I’ve been having a good ‘ol time with Re:Creators. It’s an eclectic mix of action and comedy and otaku stuff. For those unfamiliar, the premise is that characters from Japanese media are finding themselves sucked into the real world where they are shocked to discover that they are fictional characters. One in particular seems to know more about the goings on, and wants to gather the others for some purpose (a deep and terrible one I assume). Meanwhile, some of the suddenly-living personas are interesting in finding their makers.
As Selesia (a light novel heroine) and Meteora (an RPG NPC) discuss their situation, it becomes clear that they are understanding their creators as gods, individuals with immense power to create and destroy; people who might have the authority to make massive changes in their “stories”; and those worth asking the biggest questions in life.
The idea of “God as author” is a popular one with a lot of benefits for those who want to describe God’s nature and how he interacts with us. I was talking to a friend last week and we discussed the idea of God writing himself into his own story, and how we can understand God a bit through that framework. Unlike the light novel author who runs into Selesia in Re:Creators, though, God has purposely woven himself into our lives.
It’s a stunning way to view God. For all the words I sing to him in praise, I’m far more taken aback at the idea that he is one with the power to write our lives or erase them, and everything in between. I’m also reminded of one of my favorite writers, George R.R. Martin, whose A Song of Ice and Fire is a complex tapestry of stories and history, myth and characters. I often think about how much brainpower it takes to compose a tale of ASOIAF‘s magnitude and not be overwhelmed by it.
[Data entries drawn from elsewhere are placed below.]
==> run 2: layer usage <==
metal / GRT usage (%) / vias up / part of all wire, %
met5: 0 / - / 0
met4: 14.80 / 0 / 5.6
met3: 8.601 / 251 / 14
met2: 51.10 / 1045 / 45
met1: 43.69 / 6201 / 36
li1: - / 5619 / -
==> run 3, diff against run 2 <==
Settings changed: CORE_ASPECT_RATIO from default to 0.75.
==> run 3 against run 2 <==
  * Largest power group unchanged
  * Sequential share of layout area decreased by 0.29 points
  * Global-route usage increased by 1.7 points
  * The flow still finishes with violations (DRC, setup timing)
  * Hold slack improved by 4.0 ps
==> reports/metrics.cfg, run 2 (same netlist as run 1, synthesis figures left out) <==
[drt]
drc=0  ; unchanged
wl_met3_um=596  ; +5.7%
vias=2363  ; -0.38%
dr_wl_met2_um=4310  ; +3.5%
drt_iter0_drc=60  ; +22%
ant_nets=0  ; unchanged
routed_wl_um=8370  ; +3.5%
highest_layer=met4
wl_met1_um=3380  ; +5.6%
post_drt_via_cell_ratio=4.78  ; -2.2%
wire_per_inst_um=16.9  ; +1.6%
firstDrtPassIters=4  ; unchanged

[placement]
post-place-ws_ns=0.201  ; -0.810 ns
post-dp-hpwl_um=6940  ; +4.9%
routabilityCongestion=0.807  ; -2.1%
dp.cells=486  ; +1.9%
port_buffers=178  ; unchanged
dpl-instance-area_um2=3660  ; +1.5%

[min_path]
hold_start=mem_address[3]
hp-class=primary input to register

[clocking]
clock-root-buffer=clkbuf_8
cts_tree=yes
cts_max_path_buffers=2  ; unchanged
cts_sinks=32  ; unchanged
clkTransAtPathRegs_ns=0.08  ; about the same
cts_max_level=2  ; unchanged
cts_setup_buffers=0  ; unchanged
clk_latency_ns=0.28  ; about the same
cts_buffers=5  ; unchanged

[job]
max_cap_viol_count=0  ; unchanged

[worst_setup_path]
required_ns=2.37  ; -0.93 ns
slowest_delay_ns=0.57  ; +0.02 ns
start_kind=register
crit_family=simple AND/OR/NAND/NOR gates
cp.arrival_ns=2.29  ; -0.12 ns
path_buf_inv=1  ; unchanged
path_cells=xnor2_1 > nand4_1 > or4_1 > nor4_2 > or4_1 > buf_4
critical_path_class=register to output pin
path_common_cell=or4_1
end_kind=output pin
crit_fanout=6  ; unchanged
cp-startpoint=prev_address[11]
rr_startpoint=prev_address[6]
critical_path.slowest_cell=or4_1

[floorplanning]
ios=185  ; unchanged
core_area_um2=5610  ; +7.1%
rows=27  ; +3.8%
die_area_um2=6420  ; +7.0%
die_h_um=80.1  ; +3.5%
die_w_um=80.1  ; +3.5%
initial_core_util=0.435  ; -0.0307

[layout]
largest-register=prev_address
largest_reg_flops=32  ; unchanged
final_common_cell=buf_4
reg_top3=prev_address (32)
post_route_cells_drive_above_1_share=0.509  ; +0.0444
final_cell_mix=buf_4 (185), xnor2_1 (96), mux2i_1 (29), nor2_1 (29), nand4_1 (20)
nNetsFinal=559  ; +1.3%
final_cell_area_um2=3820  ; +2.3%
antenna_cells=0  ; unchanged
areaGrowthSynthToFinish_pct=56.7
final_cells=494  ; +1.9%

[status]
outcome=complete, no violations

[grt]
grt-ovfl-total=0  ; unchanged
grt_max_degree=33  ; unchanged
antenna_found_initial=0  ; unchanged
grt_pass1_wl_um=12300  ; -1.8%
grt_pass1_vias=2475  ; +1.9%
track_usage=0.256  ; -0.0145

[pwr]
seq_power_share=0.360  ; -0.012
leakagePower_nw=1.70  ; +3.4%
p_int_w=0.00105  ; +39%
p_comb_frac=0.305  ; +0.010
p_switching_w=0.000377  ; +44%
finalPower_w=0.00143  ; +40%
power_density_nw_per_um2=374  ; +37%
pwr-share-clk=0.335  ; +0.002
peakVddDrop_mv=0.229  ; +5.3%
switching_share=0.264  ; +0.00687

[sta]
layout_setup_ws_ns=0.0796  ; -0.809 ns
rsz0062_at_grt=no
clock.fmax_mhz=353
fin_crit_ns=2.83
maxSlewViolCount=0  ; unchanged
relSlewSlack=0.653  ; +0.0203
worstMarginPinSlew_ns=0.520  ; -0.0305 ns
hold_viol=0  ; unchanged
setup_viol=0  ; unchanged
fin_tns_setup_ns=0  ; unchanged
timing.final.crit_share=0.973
God is of course able to handle far more.
Maybe more extraordinary, though, is to think of the comparison this way: I am Selesia. Or Light Yagami. Or Jaime Lannister. My story (or manga) is known from beginning to end by the author of salvation. And it’s so much bigger than me; it’s really a story of humanity, with characters numbering the billions. But in that micro-tale within, the mangaka has inserted himself, not for a funny cameo like Stan Lee would or for self-service, but for one reason above all. He’s written himself in because he loves me.
Your eyes have seen my unformed substance;
And in Your book were all written
The days that were ordained for me,
When as yet there was not one of them.